Different Types of Honey Bees

A lot of people may think that there is only one bee species and its black and yellow and they hardly sting, as once they do it, they will die.

However, there are over 20,000 species of bees worldwide and there are different types of bees in a honey bee hive: Worker, Drone and Queen. Each has its own important roles and performs specific duties in a bee colony.

What is the queen bee?

She can be recognized by her abdomen, which is usually smooth and elongated, extending well beyond her folded wings.

What is the queen bee's role?

Her function in the hive is one of production. She is normally the only reproductive female in the colony. Egg-laying begins in early spring, initiated when the first fresh pollen is brought home by the workers. Egg production will continue until fall, or as long as pollen is available.

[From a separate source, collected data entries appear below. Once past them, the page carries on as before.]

<file path="src/rtl/fifo_drain_pkg.sv">
// Shared types and width helpers for the FIFO burst drain block.
package fifo_drain_pkg;

  typedef enum logic {
    IDLE  = 1'b0,
    DRAIN = 1'b1
  } drain_state_e;

  // Beat counter must reach BURST_LEN itself, so one extra code point.
  function automatic int unsigned beat_cnt_width(input int unsigned burst_len);
    return $clog2(burst_len + 1);
  endfunction

  // Idle/wait timers saturate at TIMEOUT_CYCLES-1.
  function automatic int unsigned timer_width(input int unsigned timeout_cycles);
    return $clog2(timeout_cycles);
  endfunction

endpackage

</file>
<file path="src/rtl/drain_out_reg.sv">
// Single-entry valid/ready output register: load, hold under backpressure, clear on accept.
module drain_out_reg #(
  parameter int unsigned DATA_WIDTH = 32
) (
  input  logic                  clk_in,
  input  logic                  areset_b,
  input  logic                  i_load,
  input  logic [DATA_WIDTH-1:0] i_data,
  input  logic                  i_last,
  input  logic                  i_ready,
  output logic                  o_valid,
  output logic [DATA_WIDTH-1:0] o_data,
  output logic                  o_last
);

  logic                  r_valid;
  logic [DATA_WIDTH-1:0] r_data;
  logic                  r_last;

  // Load a new beat when told to; otherwise drop valid once the beat is taken.
  always_ff @(posedge clk_in or negedge areset_b) begin
    if (!areset_b) begin
      r_valid <= 1'b0;
      r_data  <= '0;
      r_last  <= 1'b0;
    end else if (i_load) begin
      r_valid <= 1'b1;
      r_data  <= i_data;
      r_last  <= i_last;
    end else if (i_ready) begin
      r_valid <= 1'b0;
    end
  end

  assign o_valid = r_valid;
  assign o_data  = r_data;
  assign o_last  = r_last;

endmodule

</file>
<file path="src/rtl/fifo_burst_drain.sv">
// Pops words from the FIFO and re-emits them as bursts of up to BURST_LEN beats.
module fifo_burst_drain
  import fifo_drain_pkg::*;
#(
  parameter int unsigned DATA_WIDTH     = 32,
  parameter int unsigned BURST_LEN      = 4,
  parameter int unsigned TIMEOUT_CYCLES = 16
) (
  input  logic                  clk_in,
  input  logic                  areset_b,
  input  logic                  fifo_empty_ind,
  input  logic                  fifo_threshold_ind,
  input  logic [DATA_WIDTH-1:0] fifo_data,
  output logic                  fifo_trans_read,
  input  logic                  flush_req,
  output logic                  m_valid,
  input  logic                  m_ready,
  output logic [DATA_WIDTH-1:0] m_data,
  output logic                  m_last,
  output logic                  busy
);

  localparam int unsigned BCW = beat_cnt_width(BURST_LEN);
  localparam int unsigned TW  = timer_width(TIMEOUT_CYCLES);

  localparam logic [BCW-1:0] BEAT_LAST = BCW'(BURST_LEN - 1);
  localparam logic [BCW-1:0] BEAT_MAX  = BCW'(BURST_LEN);
  localparam logic [TW-1:0]  TMO_LAST  = TW'(TIMEOUT_CYCLES - 1);

  drain_state_e          r_state;
  drain_state_e          w_state_nxt;
  logic [BCW-1:0]        r_beat_cnt;
  logic [TW-1:0]         r_idle_cnt;
  logic [TW-1:0]         r_wait_cnt;
  logic                  r_hold_valid;
  logic [DATA_WIDTH-1:0] r_hold_data;
  logic [BCW-1:0]        r_hold_idx;
  logic                  r_flush_mode;

  logic w_out_free;
  logic w_is_last;
  logic w_release;
  logic w_pop;
  logic w_enter_drain;

  assign w_out_free    = !m_valid || m_ready;
  assign w_is_last     = (r_hold_idx == BEAT_LAST) ||
                         (fifo_empty_ind && (r_flush_mode || (r_wait_cnt == TMO_LAST)));
  assign w_release     = r_hold_valid && w_out_free && (w_is_last || !fifo_empty_ind);
  assign w_pop         = (r_state == DRAIN) && !fifo_empty_ind && (r_beat_cnt < BEAT_MAX) &&
                         (!r_hold_valid || w_release);
  assign w_enter_drain = (r_state == IDLE) && (w_state_nxt == DRAIN);

  assign fifo_trans_read = w_pop;
  assign busy            = (r_state != IDLE) || m_valid || r_hold_valid;

  // State register.
  always_ff @(posedge clk_in or negedge areset_b) begin
    if (!areset_b) r_state <= IDLE;
    else           r_state <= w_state_nxt;
  end

  // Next state: start a burst on threshold, flush or idle timeout; end it on the last beat.
  always_comb begin
    w_state_nxt = r_state;
    case (r_state)
      IDLE: begin
        if (!fifo_empty_ind &&
            (fifo_threshold_ind || flush_req || r_flush_mode || (r_idle_cnt == TMO_LAST)))
          w_state_nxt = DRAIN;
      end
      DRAIN: begin
        if (w_release && w_is_last) w_state_nxt = IDLE;
      end
      default: w_state_nxt = IDLE;
    endcase
  end

  // Idle timer: runs while data sits in the FIFO without a burst in progress.
  always_ff @(posedge clk_in or negedge areset_b) begin
    if (!areset_b) begin
      r_idle_cnt <= '0;
    end else if ((r_state == IDLE) && !fifo_empty_ind) begin
      if (r_idle_cnt != TMO_LAST) r_idle_cnt <= r_idle_cnt + TW'(1);
    end else begin
      r_idle_cnt <= '0;
    end
  end

  // Wait timer: how long the held word has waited for a successor.
  always_ff @(posedge clk_in or negedge areset_b) begin
    if (!areset_b) begin
      r_wait_cnt <= '0;
    end else if (w_enter_drain || w_pop) begin
      r_wait_cnt <= '0;
    end else if (r_hold_valid && fifo_empty_ind && !w_is_last && (r_wait_cnt != TMO_LAST)) begin
      r_wait_cnt <= r_wait_cnt + TW'(1);
    end
  end

  // Beat counter: words popped in the current burst.
  always_ff @(posedge clk_in or negedge areset_b) begin
    if (!areset_b)          r_beat_cnt <= '0;
    else if (w_enter_drain) r_beat_cnt <= '0;
    else if (w_pop)         r_beat_cnt <= r_beat_cnt + BCW'(1);
  end

  // Hold stage: delays each word one cycle so its last-beat status is known.
  always_ff @(posedge clk_in or negedge areset_b) begin
    if (!areset_b) begin
      r_hold_valid <= 1'b0;
      r_hold_data  <= '0;
      r_hold_idx   <= '0;
    end else if (w_pop) begin
      r_hold_valid <= 1'b1;
      r_hold_data  <= fifo_data;
      r_hold_idx   <= r_beat_cnt;
    end else if (w_release) begin
      r_hold_valid <= 1'b0;
    end
  end

  // Flush mode: keep draining until the FIFO is empty and the final beat is out.
  always_ff @(posedge clk_in or negedge areset_b) begin
    if (!areset_b) begin
      r_flush_mode <= 1'b0;
    end else if (flush_req) begin
      r_flush_mode <= 1'b1;
    end else if ((w_release && w_is_last && fifo_empty_ind) ||
                 ((r_state == IDLE) && fifo_empty_ind)) begin
      r_flush_mode <= 1'b0;
    end
  end

  drain_out_reg #(
    .DATA_WIDTH(DATA_WIDTH)
  ) u_out_reg (
    .clk_in  (clk_in),
    .areset_b(areset_b),
    .i_load  (w_release),
    .i_data  (r_hold_data),
    .i_last  (w_is_last),
    .i_ready (m_ready),
    .o_valid (m_valid),
    .o_data  (m_data),
    .o_last  (m_last)
  );

endmodule

</file>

At the height of her productivity, the queen could lay as many as 2000 eggs each day. A queen bee can live for up to five years, but her period of usefulness rarely exceeds two or three years. Younger queens produce many more eggs, and older ones may produce excessive drones. Many beekeepers re-queen their colonies every year or two. Older queens are often superseded/replaced by the workers without any assistance, or even knowledge, of the beekeeper. Good quality queens can be reared by an experienced beekeeper, but a beginner will usually do better to buy good queens from a reputable producer.

 

What are worker bees?

Workers are the smallest of the bee castes, but are by far the most numerous. All workers are female, and normally incapable of reproduction. They are unable to mate, but in a hopelessly queenless colony, workers may begin to lay unfertilized eggs, which develop into drones.

Workers do all of the necessary tasks within a colony including:

  • They secrete the wax used in the hive, and form it into honeycombs.
  • They forage for all of the nectar and pollen brought into the hive, and transform the nectar into honey.
  • They produce royal jelly to feed to the queen and young larvae.
  • They also tend to the needs of the larvae and queens.
  • They cap the cells of mature larvae for pupation and remove debris and dead bees from the hive.
  • Worker bees defend the hive against intruders and maintain optimal conditions by heating, cooling and ventilating the hive.

Workers have well-developed compound eyes on the sides of their heads, and three simple eyes (ocelli) at the vertex. Their tongue is well developed and elongated for taking up nectar from flowers.

 

What are drones?

Drones are the male honey bees. The only function of a drone is to fertilize a young queen bee.

  • They are visibly larger and stouter than workers.
  • They possess large distinctive eyes that meet on the top of their heads, and have antennae slightly longer than the workers or queen.
  • Their mouth parts are generally reduced.
  • Drones develop from unfertilized eggs, and drone cells are visibly larger than those of workers.
  • Drones do not tend the brood, produce wax, or collect pollen or nectar. They will feed themselves directly from honey cells in the hive, or beg food from worker bees.
  • They are reared chiefly in the spring and summer, beginning about four weeks before new queens are produced, thus ensuring that ample drones will be available to mate with emerging queens.
  • Their day is typically divided between periods of eating and resting, and patrolling mating sites known as drone congregation areas.